* _Exercise description_: In the entries below, find the line with "assign new_n227 = ~new_n223 & new_n226;" and the line with "assign new_n272 = new_n179 & ~new_n271;". Return those two lines and all lines between them, exactly.

Data to use Start Marker

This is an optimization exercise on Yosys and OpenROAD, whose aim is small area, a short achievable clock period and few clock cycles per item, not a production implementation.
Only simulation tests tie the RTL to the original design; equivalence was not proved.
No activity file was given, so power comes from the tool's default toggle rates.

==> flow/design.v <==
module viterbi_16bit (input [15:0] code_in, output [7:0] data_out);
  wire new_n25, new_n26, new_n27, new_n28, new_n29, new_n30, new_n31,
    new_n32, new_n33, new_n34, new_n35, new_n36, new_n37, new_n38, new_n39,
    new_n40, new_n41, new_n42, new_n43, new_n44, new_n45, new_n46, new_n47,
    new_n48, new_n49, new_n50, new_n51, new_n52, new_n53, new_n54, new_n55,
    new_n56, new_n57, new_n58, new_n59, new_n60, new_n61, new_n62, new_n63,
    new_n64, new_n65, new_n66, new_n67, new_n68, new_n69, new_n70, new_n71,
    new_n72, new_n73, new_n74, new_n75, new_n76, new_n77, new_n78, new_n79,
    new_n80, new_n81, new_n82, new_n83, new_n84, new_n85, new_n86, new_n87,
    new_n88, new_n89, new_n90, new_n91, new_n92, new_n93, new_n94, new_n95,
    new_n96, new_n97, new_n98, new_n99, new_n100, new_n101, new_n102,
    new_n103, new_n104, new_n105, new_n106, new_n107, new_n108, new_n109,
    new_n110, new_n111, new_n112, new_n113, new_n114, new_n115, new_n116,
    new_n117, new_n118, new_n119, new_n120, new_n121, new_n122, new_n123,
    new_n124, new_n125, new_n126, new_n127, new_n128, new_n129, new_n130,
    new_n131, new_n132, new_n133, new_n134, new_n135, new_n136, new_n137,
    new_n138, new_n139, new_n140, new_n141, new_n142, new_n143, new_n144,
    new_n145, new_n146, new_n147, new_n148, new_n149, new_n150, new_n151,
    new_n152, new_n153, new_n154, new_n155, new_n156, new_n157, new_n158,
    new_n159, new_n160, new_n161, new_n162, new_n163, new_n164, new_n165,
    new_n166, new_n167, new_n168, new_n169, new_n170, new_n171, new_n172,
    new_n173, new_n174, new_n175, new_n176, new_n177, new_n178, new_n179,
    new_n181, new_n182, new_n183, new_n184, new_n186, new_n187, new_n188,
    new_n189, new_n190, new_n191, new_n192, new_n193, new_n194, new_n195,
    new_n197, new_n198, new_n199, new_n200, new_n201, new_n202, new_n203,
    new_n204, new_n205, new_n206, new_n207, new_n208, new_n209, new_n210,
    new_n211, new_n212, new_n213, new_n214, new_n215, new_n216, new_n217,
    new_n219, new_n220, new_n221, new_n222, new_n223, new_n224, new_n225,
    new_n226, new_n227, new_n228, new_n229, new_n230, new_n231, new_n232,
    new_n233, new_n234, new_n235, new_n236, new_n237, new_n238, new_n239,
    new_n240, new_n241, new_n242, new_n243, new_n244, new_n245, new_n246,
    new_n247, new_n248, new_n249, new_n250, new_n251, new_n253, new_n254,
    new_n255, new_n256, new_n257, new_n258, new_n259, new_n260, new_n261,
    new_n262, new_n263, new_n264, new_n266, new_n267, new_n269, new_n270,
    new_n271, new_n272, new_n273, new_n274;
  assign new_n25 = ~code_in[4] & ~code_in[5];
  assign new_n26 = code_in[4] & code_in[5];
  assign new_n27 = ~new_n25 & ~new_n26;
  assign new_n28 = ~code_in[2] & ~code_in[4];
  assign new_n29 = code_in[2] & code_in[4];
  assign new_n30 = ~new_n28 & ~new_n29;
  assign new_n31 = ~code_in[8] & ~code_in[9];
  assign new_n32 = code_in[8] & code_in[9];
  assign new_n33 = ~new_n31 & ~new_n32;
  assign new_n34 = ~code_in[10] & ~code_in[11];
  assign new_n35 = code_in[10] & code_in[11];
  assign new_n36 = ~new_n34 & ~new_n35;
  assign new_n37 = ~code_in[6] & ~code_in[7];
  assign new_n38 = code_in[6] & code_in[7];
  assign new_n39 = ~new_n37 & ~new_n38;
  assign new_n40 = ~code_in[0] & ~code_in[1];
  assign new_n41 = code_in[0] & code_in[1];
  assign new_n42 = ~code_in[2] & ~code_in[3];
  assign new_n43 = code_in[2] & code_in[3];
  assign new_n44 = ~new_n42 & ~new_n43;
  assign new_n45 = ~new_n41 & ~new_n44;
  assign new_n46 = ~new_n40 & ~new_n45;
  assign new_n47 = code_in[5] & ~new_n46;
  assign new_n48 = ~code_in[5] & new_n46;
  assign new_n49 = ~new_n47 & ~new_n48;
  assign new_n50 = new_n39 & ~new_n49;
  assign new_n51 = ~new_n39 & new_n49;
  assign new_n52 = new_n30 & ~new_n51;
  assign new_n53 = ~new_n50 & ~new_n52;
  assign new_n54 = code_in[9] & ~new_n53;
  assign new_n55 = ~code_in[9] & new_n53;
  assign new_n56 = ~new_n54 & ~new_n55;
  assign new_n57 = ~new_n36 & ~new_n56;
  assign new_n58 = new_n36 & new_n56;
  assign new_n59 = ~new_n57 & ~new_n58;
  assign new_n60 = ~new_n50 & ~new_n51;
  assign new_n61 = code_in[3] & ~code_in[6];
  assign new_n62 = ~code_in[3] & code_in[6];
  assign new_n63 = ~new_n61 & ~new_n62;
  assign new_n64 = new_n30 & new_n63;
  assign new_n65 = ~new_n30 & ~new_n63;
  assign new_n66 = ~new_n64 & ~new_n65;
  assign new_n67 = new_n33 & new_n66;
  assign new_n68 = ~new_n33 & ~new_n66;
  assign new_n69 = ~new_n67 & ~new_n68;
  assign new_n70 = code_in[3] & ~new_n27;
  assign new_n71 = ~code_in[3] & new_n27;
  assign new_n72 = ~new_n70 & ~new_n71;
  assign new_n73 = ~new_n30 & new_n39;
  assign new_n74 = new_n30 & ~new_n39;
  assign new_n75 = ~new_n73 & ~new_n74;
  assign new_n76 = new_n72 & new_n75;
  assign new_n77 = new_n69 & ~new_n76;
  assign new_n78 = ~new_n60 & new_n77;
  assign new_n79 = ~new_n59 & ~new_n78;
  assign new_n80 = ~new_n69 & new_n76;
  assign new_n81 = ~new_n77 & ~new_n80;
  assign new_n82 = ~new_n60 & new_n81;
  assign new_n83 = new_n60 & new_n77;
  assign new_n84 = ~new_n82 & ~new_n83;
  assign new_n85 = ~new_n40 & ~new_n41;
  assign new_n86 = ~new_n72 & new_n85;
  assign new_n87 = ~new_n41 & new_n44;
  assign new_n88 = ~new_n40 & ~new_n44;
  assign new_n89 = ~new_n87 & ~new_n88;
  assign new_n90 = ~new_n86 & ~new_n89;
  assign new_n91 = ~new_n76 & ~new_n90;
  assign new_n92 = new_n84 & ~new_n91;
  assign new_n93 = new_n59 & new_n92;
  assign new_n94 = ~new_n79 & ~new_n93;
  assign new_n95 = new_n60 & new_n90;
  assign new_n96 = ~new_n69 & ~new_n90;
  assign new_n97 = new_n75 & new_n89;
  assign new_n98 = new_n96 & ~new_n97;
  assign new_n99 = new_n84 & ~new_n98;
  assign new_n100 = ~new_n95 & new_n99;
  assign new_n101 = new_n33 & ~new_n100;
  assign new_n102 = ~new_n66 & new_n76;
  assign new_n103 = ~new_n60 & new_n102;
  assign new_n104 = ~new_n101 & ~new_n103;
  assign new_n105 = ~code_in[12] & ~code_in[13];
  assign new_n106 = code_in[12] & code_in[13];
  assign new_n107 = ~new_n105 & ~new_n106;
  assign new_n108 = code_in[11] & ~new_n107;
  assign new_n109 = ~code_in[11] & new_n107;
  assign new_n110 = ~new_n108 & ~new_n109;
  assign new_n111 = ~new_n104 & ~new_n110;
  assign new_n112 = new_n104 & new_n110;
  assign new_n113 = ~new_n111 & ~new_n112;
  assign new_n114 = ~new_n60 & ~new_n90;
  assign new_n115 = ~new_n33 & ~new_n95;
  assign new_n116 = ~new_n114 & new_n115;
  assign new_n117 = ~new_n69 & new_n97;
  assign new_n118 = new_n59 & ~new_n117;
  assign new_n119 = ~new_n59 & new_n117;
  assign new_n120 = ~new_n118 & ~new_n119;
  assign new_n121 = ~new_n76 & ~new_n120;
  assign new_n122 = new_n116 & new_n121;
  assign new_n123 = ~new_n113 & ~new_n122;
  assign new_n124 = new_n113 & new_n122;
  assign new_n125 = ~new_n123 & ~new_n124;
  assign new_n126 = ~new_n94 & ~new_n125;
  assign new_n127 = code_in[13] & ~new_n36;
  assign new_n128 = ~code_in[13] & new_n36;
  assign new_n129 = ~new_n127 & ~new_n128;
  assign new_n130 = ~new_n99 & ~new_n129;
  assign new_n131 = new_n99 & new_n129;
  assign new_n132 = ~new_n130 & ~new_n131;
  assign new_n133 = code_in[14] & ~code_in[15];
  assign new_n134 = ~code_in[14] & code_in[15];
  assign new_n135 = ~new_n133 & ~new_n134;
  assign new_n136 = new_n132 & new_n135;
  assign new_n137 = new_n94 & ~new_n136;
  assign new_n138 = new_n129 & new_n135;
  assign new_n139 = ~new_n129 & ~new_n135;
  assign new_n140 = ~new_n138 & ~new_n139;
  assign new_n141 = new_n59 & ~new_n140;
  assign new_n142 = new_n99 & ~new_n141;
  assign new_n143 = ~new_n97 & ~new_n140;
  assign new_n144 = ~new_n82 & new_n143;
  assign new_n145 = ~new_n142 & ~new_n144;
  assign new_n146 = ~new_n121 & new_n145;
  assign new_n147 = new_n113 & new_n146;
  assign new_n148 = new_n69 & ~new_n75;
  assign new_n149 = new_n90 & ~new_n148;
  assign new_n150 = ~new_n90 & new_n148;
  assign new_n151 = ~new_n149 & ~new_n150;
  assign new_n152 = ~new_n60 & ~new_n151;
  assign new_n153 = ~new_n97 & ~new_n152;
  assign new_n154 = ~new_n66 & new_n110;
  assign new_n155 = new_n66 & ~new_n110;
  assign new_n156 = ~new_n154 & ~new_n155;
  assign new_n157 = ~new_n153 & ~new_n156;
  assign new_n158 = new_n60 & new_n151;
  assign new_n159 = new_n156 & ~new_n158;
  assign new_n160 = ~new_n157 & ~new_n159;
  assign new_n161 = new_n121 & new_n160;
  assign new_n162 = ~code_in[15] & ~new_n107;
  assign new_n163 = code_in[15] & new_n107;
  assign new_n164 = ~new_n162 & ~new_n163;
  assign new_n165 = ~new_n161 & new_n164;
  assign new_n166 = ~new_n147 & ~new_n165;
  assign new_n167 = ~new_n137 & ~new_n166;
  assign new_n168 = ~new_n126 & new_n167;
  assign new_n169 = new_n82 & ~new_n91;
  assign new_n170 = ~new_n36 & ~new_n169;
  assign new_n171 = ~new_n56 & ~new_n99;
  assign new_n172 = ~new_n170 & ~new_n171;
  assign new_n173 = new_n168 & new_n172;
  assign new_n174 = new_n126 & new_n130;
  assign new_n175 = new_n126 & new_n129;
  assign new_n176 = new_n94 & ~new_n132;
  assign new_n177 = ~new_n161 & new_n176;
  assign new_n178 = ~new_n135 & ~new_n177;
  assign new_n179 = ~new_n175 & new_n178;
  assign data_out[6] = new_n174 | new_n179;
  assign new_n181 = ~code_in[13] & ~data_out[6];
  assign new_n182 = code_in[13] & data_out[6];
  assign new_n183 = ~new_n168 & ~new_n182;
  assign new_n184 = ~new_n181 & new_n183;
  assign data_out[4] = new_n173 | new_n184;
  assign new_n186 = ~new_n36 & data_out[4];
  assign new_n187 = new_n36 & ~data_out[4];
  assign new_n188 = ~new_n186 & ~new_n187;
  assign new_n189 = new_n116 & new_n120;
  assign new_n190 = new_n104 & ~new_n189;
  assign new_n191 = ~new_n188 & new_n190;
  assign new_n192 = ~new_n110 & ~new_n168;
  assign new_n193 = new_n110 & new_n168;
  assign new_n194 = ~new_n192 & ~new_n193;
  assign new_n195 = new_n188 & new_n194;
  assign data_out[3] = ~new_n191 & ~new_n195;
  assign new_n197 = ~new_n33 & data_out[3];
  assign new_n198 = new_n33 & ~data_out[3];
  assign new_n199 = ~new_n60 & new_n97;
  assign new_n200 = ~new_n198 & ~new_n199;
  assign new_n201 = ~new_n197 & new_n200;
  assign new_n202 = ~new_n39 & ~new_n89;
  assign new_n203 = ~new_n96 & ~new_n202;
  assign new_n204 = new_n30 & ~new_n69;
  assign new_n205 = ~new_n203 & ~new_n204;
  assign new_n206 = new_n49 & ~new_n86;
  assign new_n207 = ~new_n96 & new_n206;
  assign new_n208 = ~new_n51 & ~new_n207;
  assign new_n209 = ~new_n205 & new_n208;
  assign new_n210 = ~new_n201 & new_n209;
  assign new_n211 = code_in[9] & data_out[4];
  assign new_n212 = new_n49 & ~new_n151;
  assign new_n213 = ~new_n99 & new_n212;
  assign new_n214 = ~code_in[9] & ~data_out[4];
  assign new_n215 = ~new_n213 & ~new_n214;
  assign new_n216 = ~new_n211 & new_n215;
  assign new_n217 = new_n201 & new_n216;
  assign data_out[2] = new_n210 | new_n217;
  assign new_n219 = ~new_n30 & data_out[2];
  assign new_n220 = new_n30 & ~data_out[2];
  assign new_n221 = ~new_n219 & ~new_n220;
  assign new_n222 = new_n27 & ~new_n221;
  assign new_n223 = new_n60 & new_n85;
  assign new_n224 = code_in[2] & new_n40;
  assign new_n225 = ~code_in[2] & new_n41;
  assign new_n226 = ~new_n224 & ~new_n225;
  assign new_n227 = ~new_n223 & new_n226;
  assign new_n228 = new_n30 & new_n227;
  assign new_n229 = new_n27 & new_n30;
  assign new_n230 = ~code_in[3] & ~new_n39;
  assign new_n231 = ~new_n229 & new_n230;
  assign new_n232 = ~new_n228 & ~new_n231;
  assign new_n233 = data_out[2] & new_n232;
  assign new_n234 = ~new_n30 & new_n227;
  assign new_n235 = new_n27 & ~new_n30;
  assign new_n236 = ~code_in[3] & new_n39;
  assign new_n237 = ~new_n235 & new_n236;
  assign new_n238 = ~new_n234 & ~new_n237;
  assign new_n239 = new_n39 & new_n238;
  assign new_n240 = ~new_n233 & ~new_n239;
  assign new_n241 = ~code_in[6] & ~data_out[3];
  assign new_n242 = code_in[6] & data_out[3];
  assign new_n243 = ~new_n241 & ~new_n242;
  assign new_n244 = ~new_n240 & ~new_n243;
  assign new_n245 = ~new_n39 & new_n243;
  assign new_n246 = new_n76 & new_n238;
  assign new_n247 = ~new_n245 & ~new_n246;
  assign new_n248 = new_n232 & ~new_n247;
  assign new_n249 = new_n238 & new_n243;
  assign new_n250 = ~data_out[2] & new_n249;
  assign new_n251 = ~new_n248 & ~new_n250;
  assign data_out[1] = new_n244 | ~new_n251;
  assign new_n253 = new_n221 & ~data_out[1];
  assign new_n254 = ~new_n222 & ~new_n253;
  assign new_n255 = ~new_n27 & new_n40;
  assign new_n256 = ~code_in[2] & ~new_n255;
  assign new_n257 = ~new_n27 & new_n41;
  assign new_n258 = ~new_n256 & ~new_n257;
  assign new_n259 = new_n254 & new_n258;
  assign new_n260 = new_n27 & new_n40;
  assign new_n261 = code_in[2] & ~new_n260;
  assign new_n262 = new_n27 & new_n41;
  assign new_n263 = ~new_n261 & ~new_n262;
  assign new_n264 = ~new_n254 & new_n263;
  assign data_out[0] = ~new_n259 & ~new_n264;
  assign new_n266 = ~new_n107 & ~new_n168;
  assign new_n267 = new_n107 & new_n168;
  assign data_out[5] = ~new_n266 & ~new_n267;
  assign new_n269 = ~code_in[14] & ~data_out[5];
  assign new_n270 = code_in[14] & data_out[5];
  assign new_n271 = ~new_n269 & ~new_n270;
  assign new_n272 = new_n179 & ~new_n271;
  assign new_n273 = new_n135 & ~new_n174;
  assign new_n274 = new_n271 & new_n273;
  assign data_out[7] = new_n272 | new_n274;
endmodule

Data to use End Marker
Data to use Start Marker

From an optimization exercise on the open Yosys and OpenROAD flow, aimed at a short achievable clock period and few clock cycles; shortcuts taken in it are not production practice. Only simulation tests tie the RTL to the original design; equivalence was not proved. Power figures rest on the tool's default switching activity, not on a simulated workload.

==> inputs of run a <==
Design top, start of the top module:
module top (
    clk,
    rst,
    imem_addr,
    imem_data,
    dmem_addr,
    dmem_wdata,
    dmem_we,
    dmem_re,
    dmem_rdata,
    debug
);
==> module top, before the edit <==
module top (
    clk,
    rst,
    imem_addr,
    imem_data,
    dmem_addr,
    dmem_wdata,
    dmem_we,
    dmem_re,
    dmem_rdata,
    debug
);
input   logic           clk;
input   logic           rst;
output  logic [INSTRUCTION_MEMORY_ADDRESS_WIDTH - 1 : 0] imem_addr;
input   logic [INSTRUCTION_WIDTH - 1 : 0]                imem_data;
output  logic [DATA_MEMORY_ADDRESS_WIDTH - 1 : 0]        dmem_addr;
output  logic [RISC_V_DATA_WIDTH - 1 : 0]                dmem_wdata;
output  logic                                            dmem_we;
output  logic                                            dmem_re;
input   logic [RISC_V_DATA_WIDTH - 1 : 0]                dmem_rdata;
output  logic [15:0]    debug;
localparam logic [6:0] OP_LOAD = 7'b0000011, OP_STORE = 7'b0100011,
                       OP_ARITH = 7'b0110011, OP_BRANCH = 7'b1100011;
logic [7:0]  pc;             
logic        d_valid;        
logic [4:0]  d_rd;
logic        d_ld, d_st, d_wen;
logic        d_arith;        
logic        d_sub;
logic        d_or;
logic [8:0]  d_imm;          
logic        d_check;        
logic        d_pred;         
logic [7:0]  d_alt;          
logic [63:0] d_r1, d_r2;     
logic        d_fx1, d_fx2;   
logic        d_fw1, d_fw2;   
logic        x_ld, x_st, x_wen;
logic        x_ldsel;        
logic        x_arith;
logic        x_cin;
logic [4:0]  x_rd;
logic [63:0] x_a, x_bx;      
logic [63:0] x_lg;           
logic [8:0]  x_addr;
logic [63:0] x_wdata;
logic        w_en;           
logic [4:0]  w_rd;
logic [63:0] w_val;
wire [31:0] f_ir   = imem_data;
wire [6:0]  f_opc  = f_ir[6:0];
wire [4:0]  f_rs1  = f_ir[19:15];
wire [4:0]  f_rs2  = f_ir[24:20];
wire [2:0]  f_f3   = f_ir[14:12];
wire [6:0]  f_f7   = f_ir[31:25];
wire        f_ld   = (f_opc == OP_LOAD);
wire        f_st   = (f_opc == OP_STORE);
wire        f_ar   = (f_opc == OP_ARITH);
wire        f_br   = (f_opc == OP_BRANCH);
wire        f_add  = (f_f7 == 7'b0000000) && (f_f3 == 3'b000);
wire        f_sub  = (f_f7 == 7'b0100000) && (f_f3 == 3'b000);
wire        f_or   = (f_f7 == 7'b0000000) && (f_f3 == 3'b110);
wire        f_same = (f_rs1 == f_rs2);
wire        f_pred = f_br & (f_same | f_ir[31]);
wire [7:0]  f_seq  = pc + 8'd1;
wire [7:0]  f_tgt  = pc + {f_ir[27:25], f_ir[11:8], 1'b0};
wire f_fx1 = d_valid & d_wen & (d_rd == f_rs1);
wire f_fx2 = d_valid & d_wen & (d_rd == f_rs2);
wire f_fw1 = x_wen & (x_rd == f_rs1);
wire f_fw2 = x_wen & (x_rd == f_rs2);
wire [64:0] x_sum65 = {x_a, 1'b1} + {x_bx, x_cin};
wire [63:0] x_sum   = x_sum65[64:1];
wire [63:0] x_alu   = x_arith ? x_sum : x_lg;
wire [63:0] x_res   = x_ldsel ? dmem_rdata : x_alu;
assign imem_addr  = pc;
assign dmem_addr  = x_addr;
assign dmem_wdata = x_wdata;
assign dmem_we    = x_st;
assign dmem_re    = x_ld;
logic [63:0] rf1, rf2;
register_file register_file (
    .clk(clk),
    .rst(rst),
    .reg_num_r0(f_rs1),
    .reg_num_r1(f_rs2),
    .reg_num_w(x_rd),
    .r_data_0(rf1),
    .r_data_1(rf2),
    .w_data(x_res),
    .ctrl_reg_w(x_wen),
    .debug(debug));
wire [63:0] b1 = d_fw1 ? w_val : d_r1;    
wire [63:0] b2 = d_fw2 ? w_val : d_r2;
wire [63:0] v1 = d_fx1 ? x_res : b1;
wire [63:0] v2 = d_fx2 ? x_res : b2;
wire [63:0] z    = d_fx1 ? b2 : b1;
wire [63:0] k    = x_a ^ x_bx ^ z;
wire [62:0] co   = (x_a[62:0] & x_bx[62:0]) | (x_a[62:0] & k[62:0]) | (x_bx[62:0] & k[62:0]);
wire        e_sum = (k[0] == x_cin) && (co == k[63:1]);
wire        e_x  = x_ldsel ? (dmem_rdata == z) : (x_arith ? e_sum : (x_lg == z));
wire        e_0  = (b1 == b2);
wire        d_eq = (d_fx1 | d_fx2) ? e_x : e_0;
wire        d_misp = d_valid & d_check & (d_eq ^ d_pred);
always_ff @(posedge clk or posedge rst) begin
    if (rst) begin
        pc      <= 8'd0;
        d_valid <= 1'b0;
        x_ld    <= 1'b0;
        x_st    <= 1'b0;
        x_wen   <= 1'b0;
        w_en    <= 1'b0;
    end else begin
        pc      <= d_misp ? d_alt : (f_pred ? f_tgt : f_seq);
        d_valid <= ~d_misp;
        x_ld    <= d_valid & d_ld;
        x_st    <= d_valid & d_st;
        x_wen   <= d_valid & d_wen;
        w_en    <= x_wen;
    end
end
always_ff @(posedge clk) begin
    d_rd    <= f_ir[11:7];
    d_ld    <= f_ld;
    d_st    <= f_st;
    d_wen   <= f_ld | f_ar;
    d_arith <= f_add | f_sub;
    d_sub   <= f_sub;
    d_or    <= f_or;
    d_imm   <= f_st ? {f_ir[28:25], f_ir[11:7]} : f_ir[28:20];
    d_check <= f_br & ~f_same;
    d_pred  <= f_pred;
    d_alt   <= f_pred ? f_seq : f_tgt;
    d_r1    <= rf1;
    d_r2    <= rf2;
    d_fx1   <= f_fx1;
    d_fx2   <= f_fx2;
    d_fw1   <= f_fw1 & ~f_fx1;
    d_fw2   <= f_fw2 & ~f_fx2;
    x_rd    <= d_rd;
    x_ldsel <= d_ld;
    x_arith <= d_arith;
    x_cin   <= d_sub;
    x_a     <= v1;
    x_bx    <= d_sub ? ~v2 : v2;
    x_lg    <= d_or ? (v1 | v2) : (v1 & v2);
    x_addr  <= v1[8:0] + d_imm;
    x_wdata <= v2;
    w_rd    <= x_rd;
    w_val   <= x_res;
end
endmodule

Data to use End Marker

* _Problem solution_:
  assign new_n227 = ~new_n223 & new_n226;
  assign new_n228 = new_n30 & new_n227;
  assign new_n229 = new_n27 & new_n30;
  assign new_n230 = ~code_in[3] & ~new_n39;
  assign new_n231 = ~new_n229 & new_n230;
  assign new_n232 = ~new_n228 & ~new_n231;
  assign new_n233 = data_out[2] & new_n232;
  assign new_n234 = ~new_n30 & new_n227;
  assign new_n235 = new_n27 & ~new_n30;
  assign new_n236 = ~code_in[3] & new_n39;
  assign new_n237 = ~new_n235 & new_n236;
  assign new_n238 = ~new_n234 & ~new_n237;
  assign new_n239 = new_n39 & new_n238;
  assign new_n240 = ~new_n233 & ~new_n239;
  assign new_n241 = ~code_in[6] & ~data_out[3];
  assign new_n242 = code_in[6] & data_out[3];
  assign new_n243 = ~new_n241 & ~new_n242;
  assign new_n244 = ~new_n240 & ~new_n243;
  assign new_n245 = ~new_n39 & new_n243;
  assign new_n246 = new_n76 & new_n238;
  assign new_n247 = ~new_n245 & ~new_n246;
  assign new_n248 = new_n232 & ~new_n247;
  assign new_n249 = new_n238 & new_n243;
  assign new_n250 = ~data_out[2] & new_n249;
  assign new_n251 = ~new_n248 & ~new_n250;
  assign data_out[1] = new_n244 | ~new_n251;
  assign new_n253 = new_n221 & ~data_out[1];
  assign new_n254 = ~new_n222 & ~new_n253;
  assign new_n255 = ~new_n27 & new_n40;
  assign new_n256 = ~code_in[2] & ~new_n255;
  assign new_n257 = ~new_n27 & new_n41;
  assign new_n258 = ~new_n256 & ~new_n257;
  assign new_n259 = new_n254 & new_n258;
  assign new_n260 = new_n27 & new_n40;
  assign new_n261 = code_in[2] & ~new_n260;
  assign new_n262 = new_n27 & new_n41;
  assign new_n263 = ~new_n261 & ~new_n262;
  assign new_n264 = ~new_n254 & new_n263;
  assign data_out[0] = ~new_n259 & ~new_n264;
  assign new_n266 = ~new_n107 & ~new_n168;
  assign new_n267 = new_n107 & new_n168;
  assign data_out[5] = ~new_n266 & ~new_n267;
  assign new_n269 = ~code_in[14] & ~data_out[5];
  assign new_n270 = code_in[14] & data_out[5];
  assign new_n271 = ~new_n269 & ~new_n270;
  assign new_n272 = new_n179 & ~new_n271;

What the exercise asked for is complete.